Em 2020, 25 306 mulheres portuguesas foram diagnosticadas com cancro, sendo que 28% deles eram da mama, segundo o relatório “Perfil de saúde do país 2021”, lançado pela OCDE, em parceria com a European Observatory on Health Systems and Policies e a Comissão Europeia. Na prática, traduz-se em mais de sete mil casos, que resultaram em 1800 mortes. Apesar de muito mais frequente na população feminina, a Liga Portuguesa Contra o Cancro dá conta de um em cada 100 homens são apanhados pela doença.
A nível mundial, estimam-se 2,3 milhões de casos anuais e 685 mil mortes. Este cenário é ditado, em parte, pela incapacidade de os doentes responderem positivamente ao tratamento, muitas das vezes porque há variações a nível genético e molecular que o tornam ineficaz.
Atualmente, as linhas de investigação procuram soluções individualizadas, indicadas para cada paciente e respetivo tumor, e até já se recorre a tecnologia genómica combinada com a digitalização, que permite avaliar o ADN, RNA, proteínas e metabolitos. No entanto, estas técnicas só chegam a casos altamente específicos, não podendo ser aplicadas transversalmente.
A ciência continua a debater-se para solucionar este obstáculo, de forma a garantir que o tratamento é adequado e que traz resultados positivos, salvando inúmeras vidas e prolongando outras tantas. E é para este servir este propósito que a supercomputação tem vindo a ser particularmente útil, na medida em que está a ajudar a desenvolver uma plataforma fácil de usar, intitulada JADBio autoML, com o propósito de esta identificar os fármacos mais suscetíveis de serem eficazes para cada paciente antes de iniciarem o tratamento, recorrendo, para tal, ao perfil molecular de cada um dos doentes.

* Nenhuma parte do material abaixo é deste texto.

<file path="src/design/assert_macros.svh">
// Assertion macros shared by the table RTL; empty when SYNTHESIS is defined.
`ifndef ASSERT_MACROS_SVH
`define ASSERT_MACROS_SVH

`ifndef SYNTHESIS

`define ASSERT_CLK(label, clk, rst_n, prop) \
	label: assert property (@(posedge clk) disable iff (!rst_n) prop) \
		else $error("assertion failed");

`define ASSERT_NEVER(label, clk, rst_n, cond) \
	`ASSERT_CLK(label, clk, rst_n, !(cond))

`else

`define ASSERT_CLK(label, clk, rst_n, prop)

`define ASSERT_NEVER(label, clk, rst_n, cond)

`endif

`endif

</file>
<file path="src/design/sdt_pkg.sv">
// Shared constants, entry type and controller/datapath interface structs.
package sdt_pkg;

	localparam int MAX_ENTRIES = 8;
	localparam int HIT_BITS    = 16;
	localparam int IDX_W       = (MAX_ENTRIES > 1) ? $clog2(MAX_ENTRIES) : 1;
	localparam int CNT_W       = $clog2(MAX_ENTRIES + 1);

	localparam int OP_W      = 2;
	localparam int TIME_W    = 32;
	localparam int ADDR_W    = 48;
	localparam int KIND_W    = 8;
	localparam int STR_W     = 8;
	localparam int TOTAL_W   = 4;
	localparam int SLOT_W    = 3;
	localparam int HIT_OUT_W = 16;

	localparam int IN_DATA_W  = 96;
	localparam int OUT_DATA_W = 72;

	localparam logic [OP_W-1:0] OP_FEED  = 2'd0;
	localparam logic [OP_W-1:0] OP_START = 2'd1;
	localparam logic [OP_W-1:0] OP_STOP  = 2'd2;

	typedef struct packed {
		logic [ADDR_W-1:0]       addr;
		logic [KIND_W-1:0]       kind;
		logic signed [STR_W-1:0] best;
		logic [HIT_BITS-1:0]     hits;
	} sdt_entry_t;

	typedef struct packed {
		logic load_item;
		logic exec;
		logic bubble;
		logic load_out;
	} sdt_cmd_t;

	typedef struct packed {
		logic swap;
		logic out_free;
	} sdt_status_t;

endpackage

</file>
<file path="src/design/sdt_ctrl.sv">
// Sequencing state machine for the strongest-device table.
`include "assert_macros.svh"

module sdt_ctrl
	import sdt_pkg::*;
(
	input  logic        clk,
	input  logic        arst_n,
	input  logic        in_valid,
	output logic        in_ready,
	input  sdt_status_t status,
	output sdt_cmd_t    cmd
);

	localparam logic [1:0] S_IDLE   = 2'd0;
	localparam logic [1:0] S_EXEC   = 2'd1;
	localparam logic [1:0] S_BUBBLE = 2'd2;
	localparam logic [1:0] S_FIN    = 2'd3;

	logic [1:0] state_q;
	logic [1:0] state_d;

	always_comb begin
		state_d  = state_q;
		cmd      = '0;
		in_ready = 1'b0;
		case (state_q)
			S_IDLE: begin
				in_ready = 1'b1;
				if (in_valid) begin
					cmd.load_item = 1'b1;
					state_d       = S_EXEC;
				end
			end
			S_EXEC: begin
				cmd.exec = 1'b1;
				state_d  = S_BUBBLE;
			end
			S_BUBBLE: begin
				// one neighbor swap per cycle until the entry settles
				cmd.bubble = 1'b1;
				if (!status.swap) begin
					state_d = S_FIN;
				end
			end
			S_FIN: begin
				if (status.out_free) begin
					cmd.load_out = 1'b1;
					state_d      = S_IDLE;
				end
			end
			default: begin
				state_d = S_IDLE;
			end
		endcase
	end

	always_ff @(posedge clk or negedge arst_n) begin
		if (!arst_n) begin
			state_q <= S_IDLE;
		end else begin
			state_q <= state_d;
		end
	end

	`ASSERT_CLK(a_load_goes_exec, clk, arst_n, cmd.load_item |=> state_q == S_EXEC)
	`ASSERT_CLK(a_out_goes_idle, clk, arst_n, cmd.load_out |=> state_q == S_IDLE)

endmodule

</file>
<file path="src/design/sdt_datapath.sv">
// Table storage, search/update, bubble swap and window timing for the table.
`include "assert_macros.svh"

module sdt_datapath
	import sdt_pkg::*;
(
	input  logic                  clk,
	input  logic                  arst_n,
	input  logic                  cfg_we,
	input  logic [TIME_W-1:0]     cfg_wdata,
	input  logic [OP_W-1:0]       in_op,
	input  logic [IN_DATA_W-1:0]  in_data,
	input  sdt_cmd_t              cmd,
	output sdt_status_t           status,
	input  logic                  out_ready,
	output logic                  out_valid,
	output logic [OUT_DATA_W-1:0] out_data
);

	// held item
	logic [OP_W-1:0]         op_q;
	logic [TIME_W-1:0]       now_q;
	logic [ADDR_W-1:0]       addr_q;
	logic [KIND_W-1:0]       kind_q;
	logic signed [STR_W-1:0] str_q;

	logic [TIME_W-1:0] learn_q;
	logic [TIME_W-1:0] latched_q;
	logic [TIME_W-1:0] start_q;
	logic              running_q;
	logic [CNT_W-1:0]  count_q;
	logic [IDX_W-1:0]  cur_q;
	logic              acc_q;
	logic              out_valid_q;
	logic [OUT_DATA_W-1:0] out_data_q;

	sdt_entry_t ent_q [MAX_ENTRIES];
	sdt_entry_t ent_d [MAX_ENTRIES];
	sdt_entry_t new_ent;
	sdt_entry_t sel_ent;

	logic [MAX_ENTRIES-1:0] match;
	logic [MAX_ENTRIES-1:0] inv;
	logic [IDX_W-1:0]       match_idx;
	logic [IDX_W-1:0]       new_pos;
	logic                   feed;
	logic                   found;
	logic                   room;
	logic                   beats;
	logic                   take_new;
	logic                   sorted_ok;

	logic [TIME_W-1:0]    elapsed;
	logic                 win_open;
	logic [TIME_W-1:0]    time_left;
	logic [HIT_OUT_W-1:0] hit_out;
	logic [STR_W-1:0]     best_out;
	logic [SLOT_W-1:0]    slot_out;

	assign feed = cmd.exec && (op_q == OP_FEED) && running_q;

	// key search over all valid entries at once
	always_comb begin
		match_idx = '0;
		for (int j = 0; j < MAX_ENTRIES; j++) begin
			match[j] = (CNT_W'(j) < count_q) && (ent_q[j].addr == addr_q) &&
				(ent_q[j].kind == kind_q);
		end
		for (int j = MAX_ENTRIES - 1; j >= 0; j--) begin
			if (match[j]) begin
				match_idx = IDX_W'(j);
			end
		end
	end

	assign found    = |match;
	assign room     = count_q < CNT_W'(MAX_ENTRIES);
	assign beats    = str_q > ent_q[MAX_ENTRIES-1].best;
	assign take_new = !found && (room || beats);
	assign new_pos  = room ? count_q[IDX_W-1:0] : IDX_W'(MAX_ENTRIES - 1);

	always_comb begin
		new_ent.addr = addr_q;
		new_ent.kind = kind_q;
		new_ent.best = str_q;
		new_ent.hits = HIT_BITS'(1);
	end

	// only the moving entry can be out of order with its upper neighbor
	always_comb begin
		inv = '0;
		for (int j = 1; j < MAX_ENTRIES; j++) begin
			inv[j] = acc_q && (cur_q == IDX_W'(j)) && (ent_q[j-1].best < ent_q[j].best);
		end
	end

	assign status.swap     = |inv;
	assign status.out_free = !out_valid_q || out_ready;

	always_comb begin
		for (int j = 0; j < MAX_ENTRIES; j++) begin
			ent_d[j] = ent_q[j];
		end
		if (cmd.bubble) begin
			for (int j = 1; j < MAX_ENTRIES; j++) begin
				if (inv[j]) begin
					ent_d[j]   = ent_q[j-1];
					ent_d[j-1] = ent_q[j];
				end
			end
		end
		if (feed) begin
			for (int j = 0; j < MAX_ENTRIES; j++) begin
				if (match[j]) begin
					if (ent_q[j].hits != {HIT_BITS{1'b1}}) begin
						ent_d[j].hits = ent_q[j].hits + 1'b1;
					end
					if (str_q > ent_q[j].best) begin
						ent_d[j].best = str_q;
					end
				end else if (take_new && (new_pos == IDX_W'(j))) begin
					ent_d[j] = new_ent;
				end
			end
		end
	end

	always_ff @(posedge clk) begin
		for (int j = 0; j < MAX_ENTRIES; j++) begin
			ent_q[j] <= ent_d[j];
		end
	end

	// result fields
	assign sel_ent   = ent_q[cur_q];
	assign elapsed   = now_q - start_q;
	assign win_open  = running_q && (elapsed < latched_q);
	assign time_left = win_open ? (latched_q - elapsed) : '0;
	assign hit_out   = acc_q ? HIT_OUT_W'(sel_ent.hits) : '0;
	assign best_out  = acc_q ? sel_ent.best : '0;
	assign slot_out  = acc_q ? SLOT_W'(cur_q) : '0;

	always_ff @(posedge clk) begin
		if (cmd.load_item) begin
			op_q   <= in_op;
			now_q  <= in_data[31:0];
			addr_q <= in_data[79:32];
			kind_q <= in_data[87:80];
			str_q  <= in_data[95:88];
		end
		if (cmd.load_out) begin
			out_data_q <= {7'd0, best_out, hit_out, slot_out, acc_q,
				TOTAL_W'(count_q), time_left, win_open};
		end
	end

	always_ff @(posedge clk or negedge arst_n) begin
		if (!arst_n) begin
			learn_q     <= '0;
			latched_q   <= '0;
			start_q     <= '0;
			running_q   <= 1'b0;
			count_q     <= '0;
			cur_q       <= '0;
			acc_q       <= 1'b0;
			out_valid_q <= 1'b0;
		end else begin
			if (cfg_we) begin
				learn_q <= cfg_wdata;
			end
			if (cmd.exec) begin
				acc_q <= 1'b0;
				case (op_q)
					OP_START: begin
						count_q   <= '0;
						start_q   <= now_q;
						latched_q <= learn_q;
						running_q <= 1'b1;
					end
					OP_STOP: begin
						running_q <= 1'b0;
					end
					OP_FEED: begin
						if (running_q) begin
							if (found) begin
								cur_q <= match_idx;
								acc_q <= 1'b1;
							end else if (take_new) begin
								cur_q <= new_pos;
								acc_q <= 1'b1;
								if (room) begin
									count_q <= count_q + 1'b1;
								end
							end
						end
					end
					default: begin
					end
				endcase
			end
			if (cmd.bubble && status.swap) begin
				cur_q <= cur_q - 1'b1;
			end
			if (cmd.load_out) begin
				out_valid_q <= 1'b1;
			end else if (out_ready) begin
				out_valid_q <= 1'b0;
			end
		end
	end

	assign out_valid = out_valid_q;
	assign out_data  = out_data_q;

	always_comb begin
		sorted_ok = 1'b1;
		for (int j = 1; j < MAX_ENTRIES; j++) begin
			if ((CNT_W'(j) < count_q) && (ent_q[j-1].best < ent_q[j].best)) begin
				sorted_ok = 1'b0;
			end
		end
	end

	`ASSERT_NEVER(a_count_range, clk, arst_n, count_q > CNT_W'(MAX_ENTRIES))
	`ASSERT_CLK(a_swap_moves_up, clk, arst_n, (cmd.bubble && status.swap) |=> cur_q == $past(cur_q) - 1'b1)
	`ASSERT_CLK(a_sorted_at_result, clk, arst_n, cmd.load_out |-> sorted_ok)

endmodule

</file>
<file path="src/design/strongest_device_table.sv">
// Top level of the strongest-device table: stream ports, controller and datapath.
//
// Keeps up to MAX_ENTRIES radio devices (key: 48-bit address plus kind byte),
// sorted strongest-first by best strength. Each input word gives exactly one
// output word. An item holds the block through the accepting cycle, a search
// and update step, the bubble loop (one neighbor swap per cycle until the
// observed entry settles; it moves up 0..MAX_ENTRIES-1 places) and a step
// that loads the output register once that register is free. Start, stop and
// dropped feeds take the same steps with no swap. A new word is taken only
// when the previous one is finished; the output register lets the block take
// that next word while the last result still waits on m_axis_tready.
// learn_window_ms is written through cfg_we/cfg_wdata and latched by a start
// item; write it only while the block is idle. No clearing pass after reset.
`include "assert_macros.svh"

module strongest_device_table
	import sdt_pkg::*;
(
	input  logic                  clk,
	input  logic                  arst_n,
	// configuration: learn_window_ms
	input  logic                  cfg_we,
	input  logic [TIME_W-1:0]     cfg_wdata,
	// input words
	input  logic                  s_axis_tvalid,
	output logic                  s_axis_tready,
	// [31:0] now_time_ms, [79:32] device_address, [87:80] address_kind_code,
	// [95:88] signal_strength
	input  logic [IN_DATA_W-1:0]  s_axis_tdata,
	// [1:0] operation
	input  logic [OP_W-1:0]       s_axis_tuser,
	// result words
	output logic                  m_axis_tvalid,
	input  logic                  m_axis_tready,
	// [0] window_open, [32:1] time_left_ms, [36:33] entry_total, [37] accepted,
	// [40:38] final_slot, [56:41] hit_total, [64:57] strongest_seen, [71:65] zero
	output logic [OUT_DATA_W-1:0] m_axis_tdata
);

	sdt_cmd_t    cmd;
	sdt_status_t status;

	sdt_ctrl u_ctrl (
		.clk      (clk),
		.arst_n   (arst_n),
		.in_valid (s_axis_tvalid),
		.in_ready (s_axis_tready),
		.status   (status),
		.cmd      (cmd)
	);

	sdt_datapath u_datapath (
		.clk       (clk),
		.arst_n    (arst_n),
		.cfg_we    (cfg_we),
		.cfg_wdata (cfg_wdata),
		.in_op     (s_axis_tuser),
		.in_data   (s_axis_tdata),
		.cmd       (cmd),
		.status    (status),
		.out_ready (m_axis_tready),
		.out_valid (m_axis_tvalid),
		.out_data  (m_axis_tdata)
	);

	// an accepted word must not overwrite a result still being built
	`ASSERT_NEVER(a_no_accept_busy, clk, arst_n, s_axis_tready && cmd.bubble)

endmodule

</file>
<file path="config.mk">
export PLATFORM = sky130hd
export DESIGN_NAME = strongest_device_table
export DESIGN_NICKNAME = d
export VERILOG_FILES = /design/src/design/sdt_pkg.sv /design/src/design/sdt_ctrl.sv /design/src/design/sdt_datapath.sv /design/src/design/strongest_device_table.sv
export VERILOG_INCLUDE_DIRS = /design/src /design/src/design
export SDC_FILE = /design/constraint.sdc
export NUM_CORES = 2
export LEC_CHECK = 0
export BUFFER_PORTS_ARGS = -buffer_cell sky130_fd_sc_hd__buf_4
export CAP_MARGIN = 20
export CORE_ASPECT_RATIO = 0.75
export CORE_MARGIN = 2
export CORE_UTILIZATION = 43
export DETAILED_ROUTE_END_ITERATION = 12
export GPL_TIMING_DRIVEN = 0
export SETUP_SLACK_MARGIN = 0.4
export SLEW_MARGIN = 10
export SYNTH_ARGS = -nofsm -noshare
export SYNTH_HDL_FRONTEND = slang
export SYNTH_SLANG_ARGS = --single-unit
</file>
<file path="constraint.sdc">
create_clock -name clk -period 10.3 [get_ports clk]
set_input_delay 0.515 -clock clk [delete_from_list [all_inputs] [get_ports clk]]
set_output_delay 0.515 -clock clk [all_outputs]
set_load 0.02 [all_outputs]
</file>
==> metrics.md <==
| Metric | Value |
|---|---|
| # fillers | between 10000 and 15000 |
| CP Max Fanout | 10 |
| Reg2reg path depth | 15 |
| Die Ht | 312.4 um |
| Crit end category | flop |
| Final Wtd Congestion | about 1.0 |
| Status | finished, final reports clean |
| First-pass GRT wire length | between 300000 and 400000 um |
| Final-report hold violation count | 0 |
| Initial antenna violation count | 8 |
| Area Growth Syn to Fin | 16.06% |
| Max incr delay on CP | about 1 ns |
| Starting Density | a little over two fifths |
| Pin count of the biggest net entering global routing | 59 |
| Fmax | between 0.15 and 0.2 GHz |
| Placeable Area | about 130000 um2 |
| I/O pins | between 200 and 250 |
| Avg Cell Area, Syn | 8.539 um2 |
| Least-Margin Pin Slew | roughly 1.3 ns |
| Power Density | 296.2 nW/um2 |
| CTS root buf | clkbuf_16 |
| R2R Path Start | u_datapath.cur_q[1] |
| CTS Hold Buffers Added | approximately 130 |
| Synthesized cell area | between 50000 and 60000 um2 |
| Clk_skew | between 0.02 and 0.03 ns |
| Die area | around 130000 um2 |
| Antenna-violating nets left | 0 |
| Die width | 415.2 um |
| Global route total overflow | 0 |
| Final Power | around 0.019 W |
| Min-delay src | cfg_we |
| Nature of the critical path startpoint | flop |
| Register area share after synthesis | between 30% and 40% |
| Flops & latches, synth | 911 |
| WHS Path Cells | 2 |
| Hold endpoint | u_datapath.learn_q[31] |
| Cells along the critical path | clkbuf_1, clkbuf_1, clkbuf_1, inv_1, ha_1, nand3_1, or4b_2, a211oi_1, o21ai_0, o221a_2, buf_2, a21oi_1, clkbuf_1, o21ai_0, mux2i_1 |
| DRT Wirelength | around 270000 um |
| Max-slew violations | 0 |
| Synth cell types | 96 |
| Leak pwr | around 25 nW |
| Relative slew slack | between 10% and 20% |
| Inserted Clock Buffers | approximately 100 |
| Slowest stage cell, crit path | a21oi_1 |
| Asr flop ratio synth | approximately an eighth |
| Worst hold-check path type | primary input to flop |
| RSZ-0062 raised after global routing | false |
| Reg2Reg Setup Slack | about 3.7 ns |
| Peak supply drop | 0.0001906 V |
| Layout cell share with drive strength beyond 1 | 11.67% |
| Post-Syn Instances | 6385 |
| Post-CTS sizing | 0 |
| Worst r2r dst | u_datapath.ent_q[5][16] |
| Max_cap viols | 0 |
| H-tree levels | 3 |
| Vias in the first global route | 50210 |
| CP arrival | a little over 7 ns |
| Vias per inst | ~6.4 |
| Worst-Skew Late Latency | just under 0.8 ns |
| Global-route usage over all layers | between 30% and 40% |
| Post-CTS setup buffers | 0 |
| Final period demand of the worst path | between 6 and 7 ns |
| Critical path class | flop to flop |
| Synth Flop Type | dfxtp_1 |
| Clock Pin Slew Worst Setup and Hold Paths | approximately 0.07 ns |
| Number of flops mapped to enable cells by yosys | ~160 |
| First-pass DRT Iterations | 7 |
| Final Cycle Share | a little under two thirds |
| CTS tree | yes |
| Hpwl dp | 212000 um |
| Std cell rows | between 100 and 150 |
| Final Setup Violations | 0 |
| Yosys warns | 0 |
| CP most frequent cell | clkbuf_1 |
| CP startpoint | u_datapath.cur_q[1] |
| Vias | about 55000 |
| Sink Count | 911 |
| Port buffer count | 200 |
| Clock Path Buffers | 3 |
| Drt drc | 0 |
| Setup TNS Final | 0 ns |
| Critical Path RT | 10.97 ns |
| DR iter-0 viols | 8499 |
| Wire per inst | approximately 31 um |
| # nets final | between 7000 and 8000 |
critical path: cells and delay by family (launching register included):
family / cells / cell delay [ns]
buffers and inverters: 6 / 2.23
AND/OR/NAND/NOR: 2 / 0.88
adder cells (fa/ha/maj): 1 / 0.35
multiplexers: 1 / 0.34
AO/OA/AOI/OAI: 5 / 2.23
flip-flops: 1 / 0.41
cells by family after synthesis:
| group | Yosys count | share of synthesized area [%] |
|---|---|---|
| fa+ha+maj | 200 | 4.617 |
| flops | 911 | 37.43 |
| other cells | 1 | 0.006878 |
| mux | 377 | 8.425 |
| compound gates | 1981 | 21.88 |
| buf+inv | 702 | 5.510 |
| simple gates | 1759 | 14.84 |
| xor+xnor | 454 | 7.293 |
state kept, by name, indices dropped and copies added, names as in the netlist, 2 cells and up:
signal                flops
u_ctrl.state_q            2
u_datapath.addr_q        48
u_datapath.count_q        4
u_datapath.cur_q          3
u_datapath.ent_q        640
u_datapath.kind_q         8
u_datapath.latched_q     32
u_datapath.learn_q       32
u_datapath.now_q         32
u_datapath.op_q           2
u_datapath.out_data      65
u_datapath.start_q       32
u_datapath.str_q          8
worst max path at each step:
stage                                         end  slack (ns)  cells after the start
after floorplan            u_datapath.out_data[8]        5.47                     23
after global placement          u_ctrl.state_q[1]        3.49                     15
after detailed placement   u_datapath.out_data[8]        4.05                     23
after CTS                  u_datapath.out_data[8]        4.00                     23
after global routing       u_datapath.out_data[8]        3.47                     23
final                     u_datapath.ent_q[5][16]        3.72                     15
per-stage QoR:
stage / cell area, um2 / worst slack, ns / hold WS, ns / utilization, % / cells
4_1_cts: 63180 / 3.999 / 0.1991 / 50.04 / 8598
6_report: 63280 / 3.720 / 0.2514 / 50.12 / 8606
3_5_place_dp: 58390 / 4.046 / 0.4535 / 46.25 / 8274
3_3_place_gp: 58130 / 3.488 / 0.4572 / 46.04 / 8258
5_1_grt: 63280 / 3.469 / 0.2299 / 50.12 / 8606
2_1_floorplan: 54540 / 5.472 / 0.2194 / - / 6391
layout by cell type, fill, tap and decap left out, types with 45 or more instances in the layout:
cell	instances
nand2_1	702
dfxtp_1	640
o21ai_0	590
o22ai_1	463
a21oi_1	451
nor2_1	442
clkbuf_1	325
xor2_1	305
buf_4	247
ha_1	198
inv_1	179
mux2i_1	175
edfxtp_1	163
xnor2_1	149
mux2_2	147
dlygate4sd3_1	132
buf_2	119
dfrtp_1	108
o211ai_1	106
clkbuf_16	102
nand3_1	93
nor4_1	82
nor3_1	76
and3_1	75
nand4_1	66
o22a_1	65
nand2b_1	61
a211oi_1	54
mux4_2	48
nor2b_1	47
buf_1	45
power by group:
part           internal (W)  total [W]  leakage [nW]  switching (W)
sequential          0.00483    0.00662          8.05        0.00179
combinational       0.00318    0.00821          14.9        0.00503
clock               0.00219    0.00392          1.68        0.00173
total                0.0102     0.0187          24.7        0.00854
layer usage:
layer  wire [um]  track usage, %  up-vias
met3       37350           13.66      487
met2      101900           52.89     3786
li1            -               -    24080
met5         404           1.947        -
met4       11520           14.94       10
met1      115900           57.79    26810
synth_stat cells, types with 147 or more instances:
master	count	area [um2]
nand2_1	702	2635
dfxtp_1	640	12810
o21ai_0	590	2953
o22ai_1	463	2897
a21oi_1	451	2257
nor2_1	442	1659
clkbuf_1	305	1145
xor2_1	305	2671
ha_1	198	2477
inv_1	179	671.9
mux2i_1	175	1752
edfxtp_1	163	4895
xnor2_1	149	1305
mux2_2	147	1655
cell type report:
type | count | area, um2 | area share (%)
multi-input combinational | 4778 | 31170 | 49.26
sequential | 911 | 20410 | 32.25
timing repair buffer | 355 | 3137 | 4.957
clock buffer | 136 | 2810 | 4.441
buffer | 518 | 2315 | 3.658
tap | 1667 | 2086 | 3.296
inverter | 184 | 690.7 | 1.091
clock inverter | 56 | 655.6 | 1.036
antenna | 1 | 2.502 | 0.003955
Note: power is estimated with default switching activity, not from simulation.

O que é que está a ser feito? E como?
A empresa inglesa CHOSA – que se dedica a desenvolver técnicas para prever os resultados de tratamentos anticancerígenos -, em parceria com profissionais de farmacologia molecular e na identificação de biomarcadores do cancro da Universidade Helénica Mediterrânica (Grécia), e também com a empresa grega JADBIO – responsável pelo desenvolvimento da plataforma, com recurso a machine learning (ML) – começou por analisar uma extensa base de dados que liga 60 linhas de células cancerosas humanas (associadas a diferentes tipos de cancro) à atividade anticancerígena de mais de 50 mil compostos (medicamentos). Já aqui, a computação de alto desempenho mostrou-se essencial para o pouco tempo em que foi possível fazê-lo
Dos cerca de 50 mil compostos (que incluem medicamentos já estabelecidos ou misturas deles recentemente desenvolvidas), utilizando critérios de qualidade específicos, foram selecionados 5 986 para prosseguirem para outras análises. A plataforma JADBio autoML (de Machine Learning) e outros recursos HPC mostraram-se particularmente relevantes a partir desta fase, uma vez que possibilitaram a construção de modelos de aprendizagem automática dos quase 6 mil compostos selecionados, de forma a conseguir estimar o desempenho de cada um deles em tratamentos anticancerígenos.
As contas finais dão conta de que 119 dos modelos construídos têm um poder preditivo significativo e 8 deles parecem ser particularmente relevantes para o cancro da mama.
Posteriormente às restantes fases de validação, vai ficar disponível uma espécie de base de dados, a Allied Intelligence for Drug Accuracr (AÏDA) que prevê a eficácia de diferentes medicamentos contra o cancro de cada paciente. Desta forma, os médicos poderão aceder a um documento com um vasto número de fármacos, no qual surgem destacados os que maior probabilidade têm de funcionar para um determinado cancro de um paciente.